En aquel tiempo, dijo Jesús a sus discípulos: – «El que me ama guardará mi palabra, y mi Padre lo amará, y vendremos a él y haremos morada en él. El que no me ama no guarda mis palabras. Y la palabra que estáis oyendo no es mía, sino del Padre que me envió. Os he hablado de esto ahora que estoy a vuestro lado, pero el Paráclito, el Espíritu Santo, que enviará el Padre en mi nombre, será quien os lo enseñe todo y os vaya recordando todo lo que os he dicho. La paz os dejo, mi paz os doy; no os la doy yo como la da el mundo. Que no se turbe vuestro corazón ni se acobarde. Me habéis oído decir: «Me voy y vuelvo a vuestro lado.» Si me amarais, os alegraríais de que vaya al Padre, porque el Padre es mayor que yo. Os lo he dicho ahora, antes de que suceda, para que cuando suceda creáis».(Jn 14,23-29)

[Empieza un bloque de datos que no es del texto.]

`src/rtl/clock_sel_pkg.sv`:
```
// Shared definitions for the clock-select handshake (requester, selector and their benches).
package clock_sel_pkg;

  typedef enum logic [2:0] {
    IDLE    = 3'd0,
    WAIT_LO = 3'd1,
    RAISE   = 3'd2,
    WAIT_HI = 3'd3,
    ERR     = 3'd4
  } state_t;

  localparam logic SEL_CLK1 = 1'b0;
  localparam logic SEL_CLK2 = 1'b1;

endpackage

```
`src/rtl/ack_sync.sv`:
```
// Multi-flop synchronizer for an asynchronous ack returning from clock_selector.
module ack_sync #(
  parameter int STAGES = 2
) (
  input  logic clk,
  input  logic rst,
  input  logic d,
  output logic q
);

  logic [STAGES-1:0] sr;

  always_ff @(posedge clk) begin
    if (rst) sr <= '0;
    else     sr <= {sr[STAGES-2:0], d};
  end

  assign q = sr[STAGES-1];

endmodule

```
`src/rtl/clock_switch_requester.sv`:
```
// Initiator side of the clock_selector req/ack handshake: break-before-make switching,
// synchronized acks, per-wait timeout with a sticky error.
module clock_switch_requester
  import clock_sel_pkg::*;
#(
  parameter int   SYNC_STAGES    = 2,
  parameter int   TIMEOUT_CYCLES = 1024,
  parameter logic RESET_SEL      = 1'b0
) (
  input  logic clk,
  input  logic rst,
  input  logic cmd_valid,
  input  logic cmd_sel,
  output logic cmd_ready,
  input  logic ack_clk1,
  input  logic ack_clk2,
  output logic req_clk1,
  output logic req_clk2,
  output logic cur_sel,
  output logic done,
  output logic err
);

  localparam int              CW      = $clog2(TIMEOUT_CYCLES + 1);
  localparam logic [CW-1:0]   CNT_MAX = CW'(TIMEOUT_CYCLES);

  state_t        state, state_n;
  logic          target, target_n, cur_n;
  logic          req1_n, req2_n, done_n, err_n;
  logic [CW-1:0] cnt, cnt_n;
  logic          ack1_s, ack2_s, ack_old, ack_tgt, timeout;

  ack_sync #(.STAGES(SYNC_STAGES)) u_sync1 (.clk(clk), .rst(rst), .d(ack_clk1), .q(ack1_s));
  ack_sync #(.STAGES(SYNC_STAGES)) u_sync2 (.clk(clk), .rst(rst), .d(ack_clk2), .q(ack2_s));

  // cur_sel still names the old source until the switch completes
  assign ack_old   = (cur_sel == SEL_CLK2) ? ack2_s : ack1_s;
  assign ack_tgt   = (target  == SEL_CLK2) ? ack2_s : ack1_s;
  assign timeout   = (cnt == CNT_MAX);
  assign cmd_ready = (state == IDLE);

  always_comb begin
    state_n  = state;
    target_n = target;
    cur_n    = cur_sel;
    req1_n   = req_clk1;
    req2_n   = req_clk2;
    done_n   = 1'b0;
    err_n    = err;
    cnt_n    = cnt;
    case (state)
      IDLE: begin
        if (cmd_valid) begin
          if (cmd_sel == cur_sel) begin
            done_n = 1'b1;
          end else begin
            target_n = cmd_sel;
            if (cur_sel == SEL_CLK1) req1_n = 1'b0;
            else                     req2_n = 1'b0;
            cnt_n   = '0;
            state_n = WAIT_LO;
          end
        end
      end
      WAIT_LO: begin
        if (!ack_old)     state_n = RAISE;
        else if (timeout) state_n = ERR;
        else              cnt_n   = cnt + CW'(1);
      end
      RAISE: begin
        if (target == SEL_CLK1) req1_n = 1'b1;
        else                    req2_n = 1'b1;
        cnt_n   = '0;
        state_n = WAIT_HI;
      end
      WAIT_HI: begin
        if (ack_tgt) begin
          cur_n   = target;
          done_n  = 1'b1;
          state_n = IDLE;
        end else if (timeout) begin
          state_n = ERR;
        end else begin
          cnt_n = cnt + CW'(1);
        end
      end
      ERR:     state_n = ERR;
      default: state_n = ERR;
    endcase
    // Outputs are registered, so ERR's values are loaded on the edge that enters it
    if (state_n == ERR) begin
      req1_n = 1'b0;
      req2_n = 1'b0;
      err_n  = 1'b1;
    end
  end

  always_ff @(posedge clk) begin
    if (rst) begin
      state    <= RAISE;
      target   <= RESET_SEL;
      cur_sel  <= RESET_SEL;
      req_clk1 <= 1'b0;
      req_clk2 <= 1'b0;
      done     <= 1'b0;
      err      <= 1'b0;
      cnt      <= '0;
    end else begin
      state    <= state_n;
      target   <= target_n;
      cur_sel  <= cur_n;
      req_clk1 <= req1_n;
      req_clk2 <= req2_n;
      done     <= done_n;
      err      <= err_n;
      cnt      <= cnt_n;
    end
  end

endmodule

```
`config.mk`:
```
export PLATFORM = sky130hd
export DESIGN_NAME = clock_switch_requester
export DESIGN_NICKNAME = d
export VERILOG_FILES = /design/src/rtl/clock_sel_pkg.sv /design/src/rtl/ack_sync.sv /design/src/rtl/clock_switch_requester.sv
export SDC_FILE = /design/constraint.sdc
export NUM_CORES = 1
export LEC_CHECK = 0
export CAP_MARGIN = 20
export CELL_PAD_IN_SITES_DETAIL_PLACEMENT = 0
export CELL_PAD_IN_SITES_GLOBAL_PLACEMENT = 1
export CORE_MARGIN = 1.5
export CORE_UTILIZATION = 30
export CTS_CLUSTER_DIAMETER = 60
export DETAILED_ROUTE_END_ITERATION = 16
export PLACE_DENSITY = 0.57
export RECOVER_POWER = 100
export SLEW_MARGIN = 25
export SYNTH_ARGS = -nofsm -noshare
export SYNTH_HDL_FRONTEND = slang
export SYNTH_SLANG_ARGS = --single-unit
```
`constraint.sdc`:
```
create_clock -name clk -period 1.7 [get_ports clk]
set_input_delay 0.425 -clock clk [delete_from_list [all_inputs] [get_ports clk]]
set_output_delay 0.425 -clock clk [all_outputs]
set_load 0.1 [all_outputs]
```
[Yosys cells after proc, flatten, opt, wreduce, memory -nomap -nowiden]
Cells that the tools add are included.
Storage, ports and cells
  flip-flop bits (word level): 24
  input bits: 6
  output and inout port bits: 6
  word-level logic and storage cells: 63
Cells by class
  $add $sub $neg: 1
  equal/unequal tests: 14
  multiplexer cells: 28
  bitwise gates (word level): 1
  reduce and logical (&&, ||, !) cells: 9
Operators with widths (number)
  11-bit 2-to-1 mux: 5
  11-bit case mux with 4 select lines: 1
  3-bit 2-to-1 mux: 5
  5-bit AND reduction: 3
  2-bit inequality test (second input constant): 7
  1-bit 2-to-1 mux: 13
  3-bit case mux with 4 select lines: 1
  11-bit by 1-bit adder with 11-bit output (second input constant): 1
  11-bit == test (second input constant): 1
  3-bit by 2-bit == test with 1-bit output (second input constant): 2
  1-bit case mux with 2 select lines: 3
  4-bit nonzero test: 1
  3-bit by 1-bit == test with 1-bit output (second input constant): 1
  3-bit == test (second input constant): 1
  3-bit logical NOT: 1
  3-bit AND reduction: 1
  2-bit by 1-bit inequality test with 1-bit output (second input constant): 1
  2-bit AND reduction: 1
  2-bit nonzero test: 1
  2-bit OR reduction: 1
  1-bit == test: 1
  1-bit NOT: 1

[Logic depth before layout (Yosys ltp)]
Gate-level depths: netlist of the first run.
  depth after elaboration: 6
  depth in mapped cells: 9
  gate-level depth less buffers: 7

[Cells and area by module]
A second synthesis of the first run with hierarchy kept.
Unflattened totals
  cells, all modules: 149
  area total of the unflattened synthesis: 1358.8 um2
Modules (own cells, without submodules)
  clock_switch_requester: instances 1, cells each 141, area an instance 1253.7 um2, sequential area each 400.4 um2
  ack_sync: instances 2, cells each 4, area an instance 52.6 um2, sequential area each 40.0 um2

[Worst setup path after synthesis of the first run]
Ideal clock, no wire load.
  kind: register to register
  start point: register state[1]
  end point: register req_clk2
  library setup time: 0.121 ns
  arrival time: 3.079 ns
  setup slack: -1.500 ns
  stages on the path, launching flop included: 6
  buffers on the path: 1
  period minus slack after synthesis: 3.200 ns
  cell sequence: dfxtp_1 > buf_6 > nor3_1 > nand3_1 > o21ai_0 > a21oi_1
RTL lines
  start: declaration: RTL line clock_switch_requester.sv:27  | state_t state, state_n;
  start signal: assignment: RTL line clock_switch_requester.sv:109  | state <= state_n;
  3-bit logical NOT *
  via cmd_ready: RTL line clock_switch_requester.sv:14  | output logic cmd_ready,
  3-bit case mux with 4 select lines: RTL line clock_switch_requester.sv:51  | case (state)
  3-bit == test: RTL line clock_switch_requester.sv:91  | if (state_n == ERR) begin
  2-bit OR reduction (no source line)
  end signal: assignment: RTL line clock_switch_requester.sv:113  | req_clk2 <= req2_n;
  end: declaration: RTL line clock_switch_requester.sv:18  | output logic req_clk2,
Mark *: on every way through the listed nets, which the timed path passes. The rest lies on a longest branch.
A chain may end at the register's enable or synchronous reset.

[Worst setup path after layout of the first run]
  start point: register state[1]
  end point: register cnt[9]
On the way
  longest elaborated chain between the ends: 3
RTL lines
  3-bit by 2-bit == test with 1-bit output, or another cell as far along: RTL line clock_switch_requester.sv:51
  2-bit inequality test (no source line) or 4-bit nonzero test (tied branches)
  5-bit AND reduction (no source line)
  end signal: assignment: RTL line clock_switch_requester.sv:116  | cnt <= cnt_n;
  end: declaration: RTL line clock_switch_requester.sv:30  | logic [CW-1:0] cnt, cnt_n;
Several ways; a longest one is shown, not always the timed one.

==> results.md, run 1 <==
- Status: finished with violations
- Violations in the final reports: negative setup slack
- Timing startpoint of the critical path: state[1]$_SDFF_PP1_
- Clock tree root buffer cell: sky130_fd_sc_hd__clkbuf_8
- Maxcap violations: 0
- Fmax: between 500 and 600 MHz
- CP Cell Sequence: or3b_4, o2bb2ai_4, a22oi_2, buf_12, or4_4, a21oi_2
- Final WS setup: -0.1308 ns
- Tcrit/Tclk final: 107.7%
- Fraction of layout cells with a size suffix above 1: about 44%
- Antenna violations before repair: 0
- Worst vdd rail ir drop: between 0.3 and 0.4 mV
- Antenna diode count: 0
- Arrival @ worst endpoint: 2.03 ns
- Clock power share: around a quarter
- Number of global-route vias before repair: roughly 1,100
- Min Clock Period, post-route: approximately 1.8 ns
- Fin. max-slew vios: 0
- Internal power summed over all cells: 0.001012 W
- Total of endpoints with negative setup slack in the final report: 11
- Critical path's slowest cell: sky130_fd_sc_hd__or4_4
- Number of H-tree levels: 1
- First-pass detailed-route iteration total: 3
- Relative slew slack: between 60% and 70%
- Number of placement rows: 22
- Mean cell area of the mapped netlist: between 8 and 9 um^2
- Gate Count Post-Synth: ~130
- Source of the worst register-to-register timing path: state[1]$_SDFF_PP1_
- Critical path required time: roughly 1.9 ns
- Vias: ~1,100
- Maximum clock skew at final layout: ~0.0016 ns
- Global-route wire length before repair: approximately 4.7 mm
- Combined global-route utilization of all metal layers: between 10% and 20%
- Number of sinks on the clock net: 24
- Proportion of synthesized chip area in sequential cells: between 40% and 50%
- Setup repair after global routing missed its margin: true
- Switching share of total power: approximately 30%
- EDFF count, synth: 0
- Worst-skew pair later-pin latency: 0.26 ns
- Total length of routed wires: slightly below 3 mm
- Post-CTS clock slew at the launch and capture registers of the worst setup and hold paths: approximately 0.080 ns
- CTS Buffer Depth: 2
- Share of synthesized area spent on multiplexers: between 2 and 3%
- Die span in y: 64.17 um
- Register bit count reported by yosys: 24
- Clock buffers created by TritonCTS: 3
- Mapped Nets: around 140
- Number of warnings reported in the yosys synthesis log: 0
- Setup Slack @ Placement: -0.5514 ns
- Via count normalized by instance count: approximately 4.9
- Fin util: about half
- Synth Area in Adders: between 2 and 2.5%
- CP max stage delay: 0.50 ns
- Psw: about 0.00042 W
- Min-delay worst type: reg -> reg
- Number of failing hold endpoints at the final stage: 0
- Average wire length per cell after detail routing: 12.88 um
- Synth top area share: ~43%
- I/O Pins: 12
- XOR/XNOR share of the synthesized area: 1.561%
- Post-route DRC: 0
- Post-synth design cell area: between 0.001 and 0.0015 mm^2
- Start point of the worst hold path: u_sync1.sr[0]$_SDFF_PP0_
- Core ar.: roughly 0.0036 mm^2
- Cell types with the largest area share after synthesis: sky130_fd_sc_hd__dfxtp_1, sky130_fd_sc_hd__a21oi_1, sky130_fd_sc_hd__o21ai_0
- Distinct cell type count of the synthesized netlist: 39
- Sequential fraction of design power: a little over two fifths
- Type of origin of the critical path: flip-flop
- Largest fanout on the critical path: 4
- CTS tree: yes
- Post-synth top area cell: sky130_fd_sc_hd__dfxtp_1
- Layout area overhead: 62.10%
- Reported leakage power: around 0.71 nW
- Number of design-rule violations left by the first detailed-router iteration: 50
- Post-synthesis compound-gate area fraction: around a fifth
- Actual transition at the worst max-transition pin: around 0.55 ns
- Count of nets left with antenna violations after detail routing: 0
- Category of the critical setup timing path: reg -> reg
- I/O Buffers: 11
- DIE AREA: 0.004117 mm^2
- RePlAce Congestion: approximately 0.82
- Async set or reset register ratio after synthesis: 0%
- Layout net count: ~190
- Largest family of logic cells by synthesized area: simple AND/OR/NAND/NOR gates
- GRT Residual Overflow: 0
- Most frequently used flop master after synthesis: sky130_fd_sc_hd__dfxtp_1
- Largest net degree at the start of global routing: 14
- Floorplan die width: 64.17 um
- Setup crit end kind: flip-flop
- DP HPWL: just under 2 mm
- P per Cell Area: approximately 800 mW/mm^2
- Initial core utilization: a little under a third
- Simple-gate share of the synthesized area: between 20% and 30%
- Combinational group share of total power: 34.8%
==> cells in the mapped netlist, types with 2 or more instances <==
cell	instances
sky130_fd_sc_hd__and3_1	3
sky130_fd_sc_hd__o21ai_0	10
sky130_fd_sc_hd__o31ai_1	2
sky130_fd_sc_hd__buf_4	2
sky130_fd_sc_hd__ha_1	2
sky130_fd_sc_hd__clkbuf_1	2
sky130_fd_sc_hd__dfxtp_1	24
sky130_fd_sc_hd__or4_1	2
sky130_fd_sc_hd__nor2b_1	5
sky130_fd_sc_hd__a21o_1	3
sky130_fd_sc_hd__or3_1	7
sky130_fd_sc_hd__a21oi_1	13
sky130_fd_sc_hd__inv_1	5
sky130_fd_sc_hd__mux2i_1	3
sky130_fd_sc_hd__nand3_1	8
sky130_fd_sc_hd__nor2_1	9
sky130_fd_sc_hd__nand4_1	2
sky130_fd_sc_hd__nand2_1	6
==> registers in the layout, indices dropped and copies added (netlist names) <==
name	flops
state	3
done	1
req_clk2	1
u_sync2.sr	2
req_clk1	1
target	1
cnt	11
u_sync1.sr	2
err	1
cur_sel	1
==> layer usage <==
layer,vias to the layer above,GRT usage [%],routed length [um]
met1,526,18.44,1415
li1,565,-,-
met5,-,0,0
met4,0,5.585,22
met3,2,2.289,46
met2,9,24.22,1427
==> cells by family (layout without fill, tap and decap cells) <==
group                    after synthesis  count (layout)
multiplexers                           3               3
flip-flops                            24              24
adder cells (fa/ha/maj)                2               2
AO/OA/AOI/OAI                         35              35
buffers and inverters                 12              61
XOR/XNOR                               2               2
AND/OR/NAND/NOR                       51              51
==> worst max-delay path, delay by kind of cell (launching register included) <==
| family | cells | cell delay [ns] |
|---|---|---|
| simple gates | 2 | 0.91 |
| compound gates | 3 | 0.39 |
| flops | 1 | 0.33 |
| buf+inv | 1 | 0.15 |
==> per-stage QoR <==
step | hold WS (ns) | cells | power (W) | setup TNS [ns] | cell area [um^2]
after floorplan | 0.4138 | 129 | 0.0008441 | -0.7692 | 1161
after global placement | 0.4244 | 212 | 0.0009894 | -4.694 | 1593
after detailed placement | 0.4275 | 212 | 0.0009963 | -4.864 | 1593
after global routing | 0.4626 | 226 | 0.001512 | -1.801 | 1819
final | 0.4433 | 226 | 0.001436 | -0.8680 | 1819
after CTS | 0.4470 | 221 | 0.001395 | -0.9473 | 1723
==> power groups by stage <==
stage	clock [W]	combinational [W]	sequential, W
final	0.000339	0.000500	0.000597
after global routing	0.000379	0.000533	0.000600
after CTS	0.000347	0.000449	0.000600
after detailed placement	0	0.000383	0.000613
after global placement	0	0.000378	0.000612
after floorplan	0	0.000186	0.000658
==> cell usage in the layout (no fill, tap or decap), drive strengths merged, types with 2 or more instances in the layout <==
cell type,count
or3,7
mux2i,3
and3,3
nand3,8
o21ai,10
a22oi,2
o31ai,2
nand4,2
clkbuf,10
dfxtp,24
inv,5
clkdlybuf4s50,3
or4,2
ha,2
nor2,9
a21oi,13
nor2b,5
nand2,6
a21o,3
buf,41
==> path summary, 6_finish.rpt <==
kind | end | slack, ns | cells past startpoint
min | u_sync1.sr[1]$_SDFF_PP0_ | 0.44 | 1
max | cnt[9]$_SDFFE_PP0P_ | -0.13 | 6
max reg2reg | cnt[9]$_SDFFE_PP0P_ | -0.13 | 6
min reg2reg | u_sync1.sr[1]$_SDFF_PP0_ | 0.44 | 1
==> timing repair <==
action / CTS / global route
hold buffers: 0 / 0
pin swaps: 7 / 8
setup endpoints to repair: 13 / 15
setup buffers: 4 / 4
gates resized for setup: 6 / 27
cloned: 1 / 1
==> layout make-up <==
| cell class | instances | area [um^2] |
|---|---|---|
| multi-input combinational | 93 | 721.9 |
| tap | 48 | 60.06 |
| inverter | 5 | 18.77 |
| sequential | 24 | 490.5 |
| clock buffer | 4 | 45.04 |
| fill | 369 | 1814 |
| timing repair buffer | 52 | 483.0 |
Note: power is estimated with default switching activity, not from simulation.
==> run 2, diff against run 1 <==
CORE_ASPECT_RATIO = 0.75   (was not set)
==> run 2 against run 1 <==
The flow still finishes with violations (negative setup slack). Clock-buffer cell count did not move. Critical path depth grew 1. First-iteration DRC count is 42% higher. Clock power increased by 31%. Via count shrank 2.4%. Final cell count decreased by 2.7%. Critical endpoint is now cnt[3]$_SDFFE_PP0P_.
==> results.md, run 2 (synthesis results as in run 1) <==
- Number of sinks on the clock net: 24 (unchanged)
- RePlAce Congestion: 0.8021 (-1.8%)
- Most frequent cells in the layout: sky130_fd_sc_hd__buf_4, sky130_fd_sc_hd__dfxtp_1, sky130_fd_sc_hd__nor2_1, sky130_fd_sc_hd__a21oi_1, sky130_fd_sc_hd__nand3_1
- Post-cts hold buffer count: 0 (unchanged)
- Fmax: 550.7 MHz (+0.81%)
- Combined global-route utilization of all metal layers: 15.52% (+1.1 points)
- Global-route wire length before repair: 4.912 mm (+5.5%)
- Total design power: 0.001499 W (+4.4%)
- Largest register by flop count: cnt
- Average wire length per cell after detail routing: 13.19 um (+2.4%)
- Largest fanout on the critical path: 5 (+1)
- Count of nets left with antenna violations after detail routing: 0 (unchanged)
- Layout area overhead: 54.18%
- Floorplan die width: 73.63 um (+15%)
- First-pass detailed-route iteration total: 4 (+1)
- Via count normalized by instance count: 4.891 (+0.30%)
- CTS Buffer Depth: 2 (unchanged)
- Status: finished with violations
- Min-delay worst type: reg -> reg
- Arrival @ worst endpoint: 2.02 ns (about the same)
- Non-filler cells, final: 220 (-2.7%)
- Flip-flop count of the largest register, all copies and words added: 11 (unchanged)
- I/O Buffers: 11 (unchanged)
- Largest net degree at the start of global routing: 15 (+1)
- Total length of routed wires: 2.901 mm (-0.34%)
- Fraction of layout cells with a size suffix above 1: 39.29% (-5.1 points)
- Final WS setup: -0.1160 ns (+0.01474 ns)
- Most common cell after layout, fill and taps aside: sky130_fd_sc_hd__buf_4
- CTS tree: yes
- Core ar.: 0.003613 mm^2 (-0.55%)
- Post-CTS clock slew at the launch and capture registers of the worst setup and hold paths: 0.09 ns (about the same)
- Setup slack of the worst register-to-register path: -0.12 ns (about the same)
- Die span in y: 55.97 um (-13%)
- Reported leakage power: 0.6734 nW (-5.2%)
- Min Clock Period, post-route: 1.816 ns (-0.01474 ns)
- Placed inst area: 0.001553 mm^2 (-2.5%)
- I/O Pins: 12 (unchanged)
- Setup repair after global routing missed its margin: true
- Start point of the worst hold path: u_sync1.sr[0]$_SDFF_PP0_
- Number of H-tree levels: 1 (unchanged)
- Antenna diode count: 0 (unchanged)
- Number of placement rows: 19 (-14%)
- Source of the worst register-to-register timing path: state[1]$_SDFF_PP1_
- Relative slew slack: 63.74% (+0.34 points)
- Number of cells after detailed placement: 210 (-0.94%)
- Maximum clock skew at final layout: 0.002203 ns (+0.0005684 ns)
- Fin. max-slew vios: 0 (unchanged)
- DP HPWL: 1.925 mm (-3.0%)
- Layout net count: 177 (-5.3%)
- Hold Path Cell Cnt: 1 (unchanged)
- Actual transition at the worst max-transition pin: 0.5462 ns (-0.005097 ns)
- Tcrit/Tclk final: 106.8% (-0.87 points)
- Fin util: 47.89% (-2.2 points)
- Number of design-rule violations left by the first detailed-router iteration: 71 (+42%)
- Clock tree root buffer cell: sky130_fd_sc_hd__clkbuf_8
- Number of failing hold endpoints at the final stage: 0 (unchanged)
- Worst Hold Endpoint: u_sync1.sr[1]$_SDFF_PP0_
- Cells on worst reg2reg path: 7 (+1)
- Category of the critical setup timing path: reg -> reg
- Maxcap violations: 0 (unchanged)
- Initial core utilization: 31.06% (+0.17 points)
- Type of origin of the critical path: flip-flop
- Setup crit end kind: flip-flop
- DIE AREA: 0.004121 mm^2 (about the same)
- GRT Residual Overflow: 0 (unchanged)
- Antenna violations before repair: 0 (unchanged)
- Worst vdd rail ir drop: 0.4559 mV (+25%)
- Vias: 1,076 (-2.4%)
- Clock buffers created by TritonCTS: 3 (unchanged)
- Terminus of the critical flop-to-flop path: cnt[3]$_SDFFE_PP0P_
- Registers with the most flip-flops: cnt: 11 flops, state: 3 flops
- Critical path required time: 1.91 ns (about the same)
- Finished layout cell area: 0.001730 mm^2 (-4.9%)
- Violations in the final reports: negative setup slack
- Worst-skew pair later-pin latency: 0.27 ns (about the same)
- Total of endpoints with negative setup slack in the final report: 10 (-1)
- Number of global-route vias before repair: 1,039 (-2.5%)
- Post-route DRC: 0 (unchanged)
- P per Cell Area: 866.5 mW/mm^2 (+9.8%)
-- run 2: cell count changes in the layout (fill, tap and decap cells not counted), sizes merged --
cell / previous run / this run
buf: 41 / 29
clkbuf: 10 / 12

“El que me ama guardará mi palabra y mi Padre lo amará, y vendremos a él y haremos morada en él”, dice Jesús. Estas palabras nos recuerdan aquellas otras en las que afirmaba que sus ovejas “escuchan la voz del pastor” porque le conocen. Conocer, en el lenguaje bíblico significa “amar”. Sólo se acoge aquello que se ama, por lo que el que se conoce amado acoge la palabra de Cristo y al acogerla, recibe al mismo Cristo y, con Cristo, al Padre y, con el Padre al Espíritu. Este tiene una doble misión: la de Defensor o Paráclito, que intercede constantemente en nuestro favor, y la de maestro interior que nos irá enseñando todo lo referente a Jesús. Él es el que habla al corazón del hombre y le lleva a acoger la Palabra del padre que es su Hijo Jesucristo y, la consecuencia de la acogida de la Palabra es la inhabitación de la Santísima Trinidad en el cristiano. Esta es la promesa que hace Jesús a sus discípulos, promesa que recoge el más ardiente deseo de Dios: la comunión de vida con nosotros.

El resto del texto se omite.